Only the lines from the start of the entries up to and including the line with "cell fraction of" should be written out, exactly as they stand.

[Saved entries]
══════════

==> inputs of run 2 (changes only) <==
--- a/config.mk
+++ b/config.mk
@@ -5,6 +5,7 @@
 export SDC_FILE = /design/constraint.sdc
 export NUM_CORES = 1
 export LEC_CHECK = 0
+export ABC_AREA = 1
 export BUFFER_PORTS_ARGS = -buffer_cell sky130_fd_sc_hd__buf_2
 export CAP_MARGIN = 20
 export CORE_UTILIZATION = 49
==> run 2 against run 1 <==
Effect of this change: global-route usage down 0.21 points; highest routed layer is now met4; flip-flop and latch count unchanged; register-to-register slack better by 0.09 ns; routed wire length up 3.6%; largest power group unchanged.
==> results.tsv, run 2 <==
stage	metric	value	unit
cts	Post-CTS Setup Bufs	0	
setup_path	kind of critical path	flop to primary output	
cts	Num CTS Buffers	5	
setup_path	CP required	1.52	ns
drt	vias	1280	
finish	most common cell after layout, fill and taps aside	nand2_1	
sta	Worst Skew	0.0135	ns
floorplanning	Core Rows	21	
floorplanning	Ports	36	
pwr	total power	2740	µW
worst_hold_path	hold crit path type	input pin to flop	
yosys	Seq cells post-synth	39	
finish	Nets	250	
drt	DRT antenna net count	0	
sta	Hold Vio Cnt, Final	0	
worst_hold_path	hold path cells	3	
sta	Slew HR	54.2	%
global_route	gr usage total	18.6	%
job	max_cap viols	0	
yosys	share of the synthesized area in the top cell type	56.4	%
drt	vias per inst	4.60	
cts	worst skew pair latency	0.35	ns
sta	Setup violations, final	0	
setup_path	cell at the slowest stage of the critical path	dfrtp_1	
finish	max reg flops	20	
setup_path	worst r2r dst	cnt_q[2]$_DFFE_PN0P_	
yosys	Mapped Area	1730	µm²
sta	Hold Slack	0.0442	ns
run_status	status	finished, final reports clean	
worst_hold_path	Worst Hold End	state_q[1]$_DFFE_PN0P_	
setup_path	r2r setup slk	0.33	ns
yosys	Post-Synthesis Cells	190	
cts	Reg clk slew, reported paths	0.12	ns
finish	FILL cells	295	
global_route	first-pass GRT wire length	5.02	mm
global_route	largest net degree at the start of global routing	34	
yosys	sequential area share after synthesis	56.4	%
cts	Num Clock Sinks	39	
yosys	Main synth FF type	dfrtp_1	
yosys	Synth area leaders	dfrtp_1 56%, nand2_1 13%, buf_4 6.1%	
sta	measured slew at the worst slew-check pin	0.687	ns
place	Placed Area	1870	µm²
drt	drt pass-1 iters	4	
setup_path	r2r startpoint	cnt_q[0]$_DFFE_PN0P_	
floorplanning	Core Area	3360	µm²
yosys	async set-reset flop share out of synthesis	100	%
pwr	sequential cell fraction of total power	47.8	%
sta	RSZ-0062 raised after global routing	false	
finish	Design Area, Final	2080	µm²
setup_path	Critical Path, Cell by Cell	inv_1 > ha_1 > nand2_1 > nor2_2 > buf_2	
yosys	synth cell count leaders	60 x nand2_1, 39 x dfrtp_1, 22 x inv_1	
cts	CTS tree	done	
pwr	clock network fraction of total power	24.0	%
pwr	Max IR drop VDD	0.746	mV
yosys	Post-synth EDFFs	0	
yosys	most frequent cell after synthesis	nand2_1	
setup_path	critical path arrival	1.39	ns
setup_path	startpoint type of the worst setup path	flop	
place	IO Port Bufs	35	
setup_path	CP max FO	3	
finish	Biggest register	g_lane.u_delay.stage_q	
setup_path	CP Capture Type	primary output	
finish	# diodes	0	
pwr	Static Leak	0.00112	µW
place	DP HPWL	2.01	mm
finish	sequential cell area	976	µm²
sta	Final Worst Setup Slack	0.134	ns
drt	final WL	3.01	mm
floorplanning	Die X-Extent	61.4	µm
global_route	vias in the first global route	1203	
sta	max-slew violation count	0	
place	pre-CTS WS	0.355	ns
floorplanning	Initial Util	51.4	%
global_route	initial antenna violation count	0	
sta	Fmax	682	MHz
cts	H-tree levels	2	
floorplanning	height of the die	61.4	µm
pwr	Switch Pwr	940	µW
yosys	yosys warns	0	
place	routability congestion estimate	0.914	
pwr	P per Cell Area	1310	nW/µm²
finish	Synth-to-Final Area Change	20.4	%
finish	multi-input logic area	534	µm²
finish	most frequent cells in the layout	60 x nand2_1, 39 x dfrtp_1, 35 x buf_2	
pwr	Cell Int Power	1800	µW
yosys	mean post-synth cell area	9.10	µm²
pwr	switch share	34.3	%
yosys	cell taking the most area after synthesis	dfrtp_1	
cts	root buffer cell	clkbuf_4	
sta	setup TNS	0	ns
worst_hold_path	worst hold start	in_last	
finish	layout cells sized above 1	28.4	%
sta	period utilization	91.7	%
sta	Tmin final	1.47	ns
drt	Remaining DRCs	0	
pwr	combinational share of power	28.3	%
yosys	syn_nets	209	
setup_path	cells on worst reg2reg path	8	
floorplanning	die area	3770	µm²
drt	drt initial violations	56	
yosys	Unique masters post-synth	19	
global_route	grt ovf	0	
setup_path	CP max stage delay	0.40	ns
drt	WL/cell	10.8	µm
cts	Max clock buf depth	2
==> src/rtl/slave_out_port.sv <==
// slave_out_port: slave-side serial read-data transmitter.
// Fetches parallel words from local memory and shifts them out LSB-first
// on tx_data, qualified by slave_valid and throttled by master_ready.
// A bit is consumed on every rising edge where slave_valid and master_ready
// are both high. All outputs come straight from flops.
module slave_out_port #(
  parameter int burst_len = 12,
  parameter int data_len  = 8
) (
  input  logic                 clk,
  input  logic                 reset,
  input  logic                 start,
  input  logic [1:0]           instruction,
  input  logic [burst_len-1:0] burst_num,
  input  logic [data_len-1:0]  data,
  input  logic                 data_valid,
  output logic                 data_req,
  output logic                 tx_data,
  output logic                 slave_valid,
  input  logic                 master_ready,
  output logic                 tx_done,
  output logic                 busy
);

  localparam int CW = $clog2(data_len + 1);
  localparam logic [1:0] INSTR_READ = 2'b11;

  typedef enum logic [2:0] {
    IDLE,
    FETCH,
    WAIT_RDY,
    SEND,
    DONE
  } state_t;

  state_t               state_q, state_d;
  logic [burst_len-1:0] words_left_q, words_left_d;
  logic [data_len-1:0]  shift_q, shift_d;
  logic [CW-1:0]        bit_cnt_q, bit_cnt_d;
  logic                 data_req_q, data_req_d;
  logic                 tx_data_q, tx_data_d;
  logic                 slave_valid_q, slave_valid_d;
  logic                 tx_done_q, tx_done_d;
  logic                 busy_q, busy_d;

  // Next-state, datapath and registered-output computation.
  // SEND spends its first cycle presenting shift[0]; from then on each
  // accepted bit advances the shifter and the next bit is presented.
  always_comb begin
    state_d       = state_q;
    words_left_d  = words_left_q;
    shift_d       = shift_q;
    bit_cnt_d     = bit_cnt_q;
    slave_valid_d = 1'b0;
    tx_data_d     = 1'b0;

    case (state_q)
      IDLE: begin
        if (start && instruction == INSTR_READ) begin
          words_left_d = (burst_num == '0) ? burst_len'(1) : burst_num;
          state_d      = FETCH;
        end
      end
      FETCH: begin
        if (data_valid) begin
          shift_d   = data;
          bit_cnt_d = '0;
          state_d   = master_ready ? SEND : WAIT_RDY;
        end
      end
      WAIT_RDY: begin
        if (master_ready) state_d = SEND;
      end
      SEND: begin
        if (!slave_valid_q) begin
          slave_valid_d = 1'b1;
          tx_data_d     = shift_q[0];
        end else if (master_ready) begin
          shift_d   = shift_q >> 1;
          bit_cnt_d = bit_cnt_q + 1'b1;
          if (bit_cnt_q == CW'(data_len - 1)) begin
            // last bit of this word accepted: drop valid for the gap
            if (words_left_q > burst_len'(1)) begin
              words_left_d = words_left_q - 1'b1;
              state_d      = FETCH;
            end else begin
              state_d = DONE;
            end
          end else begin
            slave_valid_d = 1'b1;
            tx_data_d     = shift_q[1];
          end
        end else begin
          // stall: keep presenting the same bit
          slave_valid_d = 1'b1;
          tx_data_d     = tx_data_q;
        end
      end
      DONE: begin
        state_d = IDLE;
      end
      default: begin
        state_d = IDLE;
      end
    endcase

    data_req_d = (state_d == FETCH);
    tx_done_d  = (state_d == DONE);
    busy_d     = (state_d != IDLE);
  end

  // State and output registers with synchronous reset (aborts any transfer).
  always_ff @(posedge clk) begin
    if (reset) begin
      state_q       <= IDLE;
      words_left_q  <= '0;
      shift_q       <= '0;
      bit_cnt_q     <= '0;
      data_req_q    <= 1'b0;
      tx_data_q     <= 1'b0;
      slave_valid_q <= 1'b0;
      tx_done_q     <= 1'b0;
      busy_q        <= 1'b0;
    end else begin
      state_q       <= state_d;
      words_left_q  <= words_left_d;
      shift_q       <= shift_d;
      bit_cnt_q     <= bit_cnt_d;
      data_req_q    <= data_req_d;
      tx_data_q     <= tx_data_d;
      slave_valid_q <= slave_valid_d;
      tx_done_q     <= tx_done_d;
      busy_q        <= busy_d;
    end
  end

  assign data_req    = data_req_q;
  assign tx_data     = tx_data_q;
  assign slave_valid = slave_valid_q;
  assign tx_done     = tx_done_q;
  assign busy        = busy_q;

endmodule
==> config.mk <==
export PLATFORM = sky130hd
export DESIGN_NAME = slave_out_port
export DESIGN_NICKNAME = d
export VERILOG_FILES = /design/src/rtl/slave_out_port.sv
export SDC_FILE = /design/constraint.sdc
export NUM_CORES = 1
export LEC_CHECK = 0
export ABC_AREA = 1
export CAP_MARGIN = 5
export CORE_ASPECT_RATIO = 1.5
export CORE_MARGIN = 5
export CORE_UTILIZATION = 53
export DETAILED_ROUTE_END_ITERATION = 6
export PLACE_DENSITY_LB_ADDON = 0.08
export SLEW_MARGIN = 20
export SYNTH_ARGS = -nofsm -noshare
export SYNTH_HDL_FRONTEND = slang
export SYNTH_SLANG_ARGS = --single-unit
==> constraint.sdc <==
create_clock -name clk -period 1.9 [get_ports clk]
set_clock_uncertainty 0.15 [all_clocks]
set_input_delay 0.285 -clock clk [delete_from_list [all_inputs] [get_ports clk]]
set_output_delay 0.285 -clock clk [all_outputs]
set_load 0.01 [all_outputs]
# == Word-level counts from Yosys, hierarchy flattened ==
# Index checks and enable logic that the tools add are counted.
# totals
input_bits,27
register_bits,32
out_inout_bits,5
# classes
bitwise_logic,1
eq_ne,14
order_cmp,1
addsub,2
reduce_logical,9
muxes,30
# ops
operator,count
2-to-1 mux 12 bit,6
2-to-1 mux 8 bit,3
case mux 12 bit (2 select lines),1
2-to-1 mux 3 bit,7
case mux 8 bit (2 select lines),1
"inequality test 2 bit, second input constant",7
"> comparator 12 x 1 -> 1 bit, second input constant",1
zero test 12 bit,1
2-to-1 mux 4 bit,3
case mux 3 bit (4 select lines),1
"subtractor 12 x 1 -> 12 bit, second input constant",1
case mux 4 bit (2 select lines),1
2-to-1 mux 1 bit,7
"== test 3 x 1 -> 1 bit, second input constant",2
"== test 3 x 2 -> 1 bit, second input constant",2
AND reduction 6 bit,1
"adder 4 x 1 -> 4 bit, second input constant",1
"== test 4 x 3 -> 1 bit, second input constant",1
AND reduction 4 bit,1
nonzero test 2 bit,2
"== test 3 bit, second input constant",1
zero test 3 bit,1
nonzero test 3 bit,1
"== test 2 bit, second input constant",1
3 further kinds,3

# == Longest topological paths before layout ==
# depth
depth_word,7
ltp_mapped,12
depth_no_buf,11

# == Worst setup path after synthesis ==
# Ideal clock, no wire load.
# synth_timing
kind,register to register
from,reg bit_cnt_q[0]
to,reg words_left_q[1]
arrival_ns,1.362
path_buffers,1
path_stages_with_launch,11
path_slack_ns,0.275
synth_period_minus_slack_ns,1.625
setup_ns,0.113
path_cell_list,dfxtp_1 > ha_1 > nand2_1 > or2_4 > nor2_8 > nor2_4 > clkinv_4 > nand2_4 > buf_8 > o21ai_1 > nor2_1
# synth_via
elab_chain_cells,3
# synth_rtl
element,line,rtl
"start, declared",39,"logic [CW-1:0] bit_cnt_q, bit_cnt_d;"
"start signal, assigned",128,bit_cnt_q <= bit_cnt_d;
== test 4 x 3 -> 1 bit,81,if (bit_cnt_q == CW'(data_len - 1)) begin
inequality test 2 bit (no source line),-,
AND reduction 6 bit (no source line),-,
"end signal, assigned",126,words_left_q <= words_left_d;
"end, declared",37,"logic [burst_len-1:0] words_left_q, words_left_d;"
# Every way passes these cells.
# A chain may end at the register's enable or synchronous reset.

# == Final worst setup path ==
# layout_timing
from,reg bit_cnt_q[0]
to,reg words_left_q[7]
# The elaborated chain is that of the path after synthesis.

==> impl_metrics.py <==
metrics = {
    "synth": {
        "ys_top_cells_by_area": "dfxtp_1 (34%), nand2_1 (17%), nor2_1 (6.9%), o21ai_0 (5.2%), nand3_1 (5.0%)",
        "synth_flop_cell": "dfxtp_1",
        "avgSynthCellArea_sq_um": 6.73,
        "yosysTopAreaCell": "dfxtp_1",
        "syn-num-nets": 314,
        "synth_common_cells": "nand2_1 (85), nor2_1 (35), dfxtp_1 (32), inv_1 (23), o21ai_0 (20)",
        "yosysSeqAreaShare": 0.335,
        "ys_warn_count": 0,
        "post-synth-top-count-cell": "nand2_1",
        "synth.cell_area_sq_um": 1910,
        "synth-seq-cells": 32,
        "synth_edf_count": 0,
        "ys_types": 35,
        "synthCells": 284,
        "synth_top_area_share": 0.335,
        "async_reset_ff_frac": 0,
    },
    "grt": {
        "grt_pass1_wl_microns": 8010,
        "grt_start_max_net_pins": 22,
        "overflow": 0,
        "first_global_vias": 1885,
        "grt_antenna_before_repair": 0,
        "track_usage": 0.208,
    },
    "detailed_routing": {
        "dr.pass1.iters": 4,
        "drtIter0Drc": 85,
        "drtAntennaViolNets": 0,
        "drt-wirelength-per-cell_microns": 12.7,
        "via_per_inst": 5.25,
        "routed_wl_microns": 4700,
        "drcViolationCount": 0,
        "dr_total_vias": 1936,
    },
    "setup_path": {
        "crit_path_max_fanout": 6,
        "critPathKind": "flip-flop to flip-flop",
        "cp.arrival_ns": 1.78,
        "end_kind": "flip-flop",
        "r2r_setup_slack_ns": 0.15,
        "crit_path_start_kind": "flip-flop",
        "reg2reg_depth": 10,
        "cp_data_required_time_ns": 1.93,
    },
    "sta": {
        "tns_ns": 0,
        "period_needed_ns": 1.75,
        "post-route-period-util": 0.920,
        "relSlewSlack": 0.761,
        "final_max_slew_viol_count": 0,
        "rsz0062_at_grt": "no",
        "layout_setup_ws_ns": 0.153,
        "whs_ns": 0.318,
        "final-setup-viol-count": 0,
        "max_freq_mhz": 572,
        "hold_viol_final": 0,
        "worst_pin_slew_ns": 0.358,
    },
    "cells_and_area": {
        "fin_cells": 369,
        "drive_above_1_share": 0.156,
        "synthToLayoutAreaGrowth_pct": 27.6,
        "n_antenna_cell": 0,
        "ff_latch_area_sq_um": 641,
        "multi_input_area_sq_um": 1100,
        "nFillCells": 310,
        "fin_area_sq_um": 2440,
        "nets": 356,
    },
    "pwr": {
        "pwr-share-comb": 0.207,
        "p_leak_nw": 1.08,
        "pwr_density_cell_nw_per_um2": 710,
        "p_sw_w": 0.000481,
        "clockPowerShare": 0.372,
        "vdd_drop_max_mv": 0.490,
        "swShare": 0.278,
        "power.internal_w": 0.00125,
        "pwr-share-seq": 0.420,
    },
    "floorplan": {
        "top_level_ports": 32,
        "start_util": 0.554,
        "dieHeight_microns": 83.5,
        "die-area_sq_um": 4930,
        "std_cell_rows": 26,
        "fp.dieW_microns": 59.0,
        "coreArea_sq_um": 3450,
    },
    "placement": {
        "io_buffers": 31,
        "dpl.cell_count": 359,
        "post-place-ws_ns": 0.0307,
        "dp_hpwl_microns": 3610,
        "gp_congestion": 0.885,
        "place_area_sq_um": 2310,
    },
    "clocking": {
        "ctsResizeCount": 0,
        "clk_pin_slew_worst_paths_ns": 0.07,
        "ctsHoldBuffers": 0,
        "insertion_delay_ns": 0.28,
        "clock_path_buffers": 2,
        "clock-sinks": 32,
        "cts_tree": "built",
        "cts_root_buf": "clkbuf_8",
        "cts_made_buffers": 5,
        "htreeDepth": 2,
    },
    "status": {
        "status": "finished, final reports clean",
    },
    "job": {
        "drv_cap": 0,
    },
    "min_path": {
        "hold_class": "flip-flop to flip-flop",
        "hold_depth": 2,
    },
}
## metal layers
layer	track usage	vias to the layer above	wire length, microns
li1	-	1001	-
met1	0.209	889	1830
met2	0.393	35	2560
met3	0.0372	11	164
met4	0.0887	0	138
met5	0	-	0
## registers in the layout, indices dropped and copies added (netlist names)
register / cells
words_left_q: 12
shift_q: 8
bit_cnt_q: 4
state_q: 3
busy: 1
data_req: 1
slave_valid: 1
tx_data: 1
tx_done: 1
## cell type report
class                      count  area share
tap                           42      0.0216
clock inverter                 3      0.0175
multi-input combinational    216       0.450
sequential                    32       0.263
clock buffer                   5      0.0282
inverter                      28      0.0452
timing repair buffer          43       0.175
## cells in the final DEF (no fill, tap or decap), types with 2 or more instances in the layout
master,count
nand2_1,85
nor2_1,35
dfxtp_1,32
clkdlybuf4s50_1,31
inv_1,23
o21ai_0,20
nand3_1,19
buf_4,10
a31oi_1,9
nor3_1,8
nand2_2,7
a21oi_1,5
clkbuf_8,5
inv_2,4
nand2_4,4
a21oi_2,4
nor2_2,3
ha_1,3
buf_12,2
## repair_timing
action                                  in CTS  in global routing
hold endpoints to repair                     0                  0
endpoints found under the setup margin       0                  1
buffers inserted                             0                  2
## power groups by stage
stage                     sequential, W  clock, W  combinational (W)
final                          0.000728  0.000645           0.000359
after global routing           0.000732  0.000686           0.000404
after CTS                      0.000727  0.000656           0.000356
after detailed placement       0.000742         0           0.000354
after global placement         0.000742         0           0.000348
after floorplan                0.000740         0           0.000222
## per-stage QoR
step	total power (W)	utilization
floorplan	0.000962	-
global placement	0.00109	0.670
detailed placement	0.00110	0.670
CTS	0.00174	0.702
global route	0.00182	0.707
finish	0.00173	0.707
## logic make-up (layout without fill, tap and decap cells)
family / after synthesis / count (layout) / synth area share
xor gates and xnor gates: 1 / 1 / 0.00458
and+or+nand+nor: 168 / 168 / 0.408
buffers and inverters: 36 / 79 / 0.0904
adders and majority gates: 3 / 3 / 0.0196
AOI/OAI and AO/OA: 44 / 44 / 0.142
DFF: 32 / 32 / 0.335
## worst max-delay path: stages, from the launching register on
cell,delay [ns]
dfxtp_1,0.39
ha_1,0.19
nand2_1,0.07
or2_4,0.26
nor2_8,0.10
nor2_4,0.06
a21oi_4,0.11
buf_4,0.16
nand2_1,0.06
nand2_1,0.06
nor2_1,0.04
## worst paths after layout
kind                        startpoint                            to
max          bit_cnt_q[0]$_SDFFE_PP0P_  words_left_q[7]$_SDFFE_PP0P_
min reg2reg    shift_q[7]$_SDFFE_PP0P_       shift_q[7]$_SDFFE_PP0P_
max reg2reg  bit_cnt_q[0]$_SDFFE_PP0P_  words_left_q[7]$_SDFFE_PP0P_
min            shift_q[7]$_SDFFE_PP0P_       shift_q[7]$_SDFFE_PP0P_
No activity file was read; power rests on OpenSTA's default activity.
==> RTL change 1 (same flow settings) <==
Set the parameter `data_len` to 16 (it was 8).
--- a/src/rtl/slave_out_port.sv
+++ b/src/rtl/slave_out_port.sv
@@ -5,7 +5,7 @@
 // are both high. All outputs come straight from flops.
 module slave_out_port #(
   parameter int burst_len = 12,
-  parameter int data_len  = 8
+  parameter int data_len  = 16
 ) (
   input  logic                 clk,
   input  logic                 reset,
Interface: changed (resized data); port bits go from 32 to 40. No check against the original RTL was run, so the function may have changed too.
==> RTL change 1 against the original RTL <==
Fmax is 2.1% lower. Clock power is 13% higher. Area after synthesis is 12% higher. Wire length is 12% higher. Setup slack worse by 38 ps. Sequential cell count is 9 higher. Count of clock-buffer cells in the layout is 2 higher. Total power is 21% higher. Final area is 17% higher. Critical path type unchanged. Largest power group unchanged. Highest routed layer unchanged.
==> RTL change 1: results (changes against the original RTL) <==
{
  "power.internal": {"value": 0.00155, "unit": "W", "change": "+24%"},
  "largest_net_degree_at_the_start_of_global_routing": {"value": 29, "change": "+32%"},
  "final_layout_size_suffix_gt1_frac": {"value": 0.121, "change": "-0.0351"},
  "worst_hold_startpoint": "bit_cnt_q[1]$_SDFFE_PP0P_",
  "leakage": {"value": 1.28, "unit": "nW", "change": "+18%"},
  "r2r_slack": {"value": 110, "unit": "ps", "change": "-40 ps"},
  "crit_slowest_cell": "sky130_fd_sc_hd__dfxtp_2",
  "r2r-start": "bit_cnt_q[1]$_SDFFE_PP0P_",
  "run_status": "completed",
  "final_net_count": {"value": 427, "change": "+20%"},
  "critical_path.max_stage_delay": {"value": 340, "unit": "ps", "change": "-50 ps"},
  "timing.rr.end": "words_left_q[0]$_SDFFE_PP0P_",
  "grt_util_all_layers": {"value": 0.211, "change": "+0.00265"},
  "synth.top_cells.by_area": "sky130_fd_sc_hd__dfxtp_1 38%, sky130_fd_sc_hd__nand2_1 19%, sky130_fd_sc_hd__nor2_1 6.9%",
  "clkSinkCount": {"value": 41, "change": "+28%"},
  "syn-mean-instance-area": {"value": 6.39, "unit": "um2", "change": "-4.9%"},
  "detailedRoute.firstIterationViolations": {"value": 100, "change": "+18%"},
  "share_seq_of_total_power": {"value": 0.448, "change": "+0.028"},
  "worst_r2r_path_depth": {"value": 12, "change": "+2"},
  "finish.cell_count_without_fillers": {"value": 434, "change": "+18%"},
  "place_congestion": {"value": 0.860, "change": "-2.8%"},
  "dpl.hpwl": {"value": 3900, "unit": "um", "change": "+7.9%"},
  "grt_pass1_vias": {"value": 2123, "change": "+13%"},
  "hold_end": "bit_cnt_q[1]$_SDFFE_PP0P_",
  "route.vias.total": {"value": 2270, "change": "+17%"},
  "vdd_drop_max": {"value": 676, "unit": "uV", "change": "+38%"},
  "syn_nets": {"value": 373, "change": "+19%"},
  "timing.slew.headroom": {"value": 0.716, "change": "-0.0448"},
  "insertion_delay": {"value": 300, "unit": "ps", "change": "+20 ps"},
  "comb_cell_power": {"value": 0.000428, "unit": "W", "change": "+19%"},
  "share_of_the_yosys_chip_area_belonging_to_registers": {"value": 0.384, "change": "+0.0490"}
}
RTL change 1: per-layer routing:
metal  vias up  part of all wire  track usage
li1       1191                 -            -
met5         -                 0            0
met4         0             0.015       0.0695
met2        45              0.55        0.407
met1      1028              0.40        0.215
met3         6             0.036       0.0383
RTL change 1: worst reg2reg max path, stage by stage, from the launching register on:
cell	delay, ps
sky130_fd_sc_hd__dfxtp_2	340
sky130_fd_sc_hd__ha_2	170
sky130_fd_sc_hd__nand2_1	70
sky130_fd_sc_hd__nor2_1	120
sky130_fd_sc_hd__ha_2	180
sky130_fd_sc_hd__nand2_2	60
sky130_fd_sc_hd__nand2_2	100
sky130_fd_sc_hd__inv_2	40
sky130_fd_sc_hd__a21oi_2	160
sky130_fd_sc_hd__buf_6	150
sky130_fd_sc_hd__nand2_1	50
sky130_fd_sc_hd__nand2_1	50
sky130_fd_sc_hd__nor2_1	40
RTL change 1: stage by stage:
step / hold slack [ps] / cell area [um2] / power [W] / utilization / worst slack [ps]
after floorplan: 289 / 2140 / 0.00119 / - / 130
after global placement: 309 / 2690 / 0.00135 / 0.686 / 38.7
after detailed placement: 320 / 2690 / 0.00136 / 0.686 / -31.3
after CTS: 331 / 2810 / 0.00208 / 0.716 / 46.7
after global routing: 351 / 2860 / 0.00221 / 0.730 / -27.8
final: 323 / 2860 / 0.00209 / 0.730 / 115
RTL change 1: cell families after synthesis:
group / Yosys count / share of synthesized area
flops: 41 / 0.384
compound gates: 61 / 0.158
simple gates: 181 / 0.346
fa+ha+maj: 4 / 0.0234
buf+inv: 47 / 0.0885
RTL change 1: area by class of cell:
type,count,area (um2)
fillers,335,1060
well taps,45,56.3
flip-flops and latches,41,826
clock buffers,7,86.3
multi-input cells,246,1150
repair buffers,61,584
inverters,33,126
clock inverters,1,30.0
==> RTL change 2 (config.mk and constraints unchanged) <==
Made on the original files. Make the reset (`reset`) asynchronous in one clocked block. Comments in the files are not updated.
--- a/src/rtl/slave_out_port.sv
+++ b/src/rtl/slave_out_port.sv
@@ -110,7 +110,7 @@
   end
 
   // State and output registers with synchronous reset (aborts any transfer).
-  always_ff @(posedge clk) begin
+  always_ff @(posedge clk or posedge reset) begin
     if (reset) begin
       state_q       <= IDLE;
       words_left_q  <= '0;
Check against the original RTL: differs if reset is asserted again (counterexample within 4 cycles, from zero or initial values and one cycle with reset high); with reset held inactive, the same outputs for 10 cycles.
==> RTL change 2 against the original RTL <==
Sequential cell count stayed put. First-iteration DRC count is 9.4% lower. Final area is 1.2% lower. Area after synthesis is 0.98% lower. Non-clock buffer count is 2 lower. Setup slack worse by 6.3 ps. Worst hold slack worse by 90 ps. Wire length is 10% lower.
Power is not compared: it rests on default switching activity, and its combinational part moved more than twofold at a synthesized area within 25%.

══════════

**The completed task**
==> inputs of run 2 (changes only) <==
--- a/config.mk
+++ b/config.mk
@@ -5,6 +5,7 @@
 export SDC_FILE = /design/constraint.sdc
 export NUM_CORES = 1
 export LEC_CHECK = 0
+export ABC_AREA = 1
 export BUFFER_PORTS_ARGS = -buffer_cell sky130_fd_sc_hd__buf_2
 export CAP_MARGIN = 20
 export CORE_UTILIZATION = 49
==> run 2 against run 1 <==
Effect of this change: global-route usage down 0.21 points; highest routed layer is now met4; flip-flop and latch count unchanged; register-to-register slack better by 0.09 ns; routed wire length up 3.6%; largest power group unchanged.
==> results.tsv, run 2 <==
stage	metric	value	unit
cts	Post-CTS Setup Bufs	0	
setup_path	kind of critical path	flop to primary output	
cts	Num CTS Buffers	5	
setup_path	CP required	1.52	ns
drt	vias	1280	
finish	most common cell after layout, fill and taps aside	nand2_1	
sta	Worst Skew	0.0135	ns
floorplanning	Core Rows	21	
floorplanning	Ports	36	
pwr	total power	2740	µW
worst_hold_path	hold crit path type	input pin to flop	
yosys	Seq cells post-synth	39	
finish	Nets	250	
drt	DRT antenna net count	0	
sta	Hold Vio Cnt, Final	0	
worst_hold_path	hold path cells	3	
sta	Slew HR	54.2	%
global_route	gr usage total	18.6	%
job	max_cap viols	0	
yosys	share of the synthesized area in the top cell type	56.4	%
drt	vias per inst	4.60	
cts	worst skew pair latency	0.35	ns
sta	Setup violations, final	0	
setup_path	cell at the slowest stage of the critical path	dfrtp_1	
finish	max reg flops	20	
setup_path	worst r2r dst	cnt_q[2]$_DFFE_PN0P_	
yosys	Mapped Area	1730	µm²
sta	Hold Slack	0.0442	ns
run_status	status	finished, final reports clean	
worst_hold_path	Worst Hold End	state_q[1]$_DFFE_PN0P_	
setup_path	r2r setup slk	0.33	ns
yosys	Post-Synthesis Cells	190	
cts	Reg clk slew, reported paths	0.12	ns
finish	FILL cells	295	
global_route	first-pass GRT wire length	5.02	mm
global_route	largest net degree at the start of global routing	34	
yosys	sequential area share after synthesis	56.4	%
cts	Num Clock Sinks	39	
yosys	Main synth FF type	dfrtp_1	
yosys	Synth area leaders	dfrtp_1 56%, nand2_1 13%, buf_4 6.1%	
sta	measured slew at the worst slew-check pin	0.687	ns
place	Placed Area	1870	µm²
drt	drt pass-1 iters	4	
setup_path	r2r startpoint	cnt_q[0]$_DFFE_PN0P_	
floorplanning	Core Area	3360	µm²
yosys	async set-reset flop share out of synthesis	100	%
pwr	sequential cell fraction of total power	47.8	%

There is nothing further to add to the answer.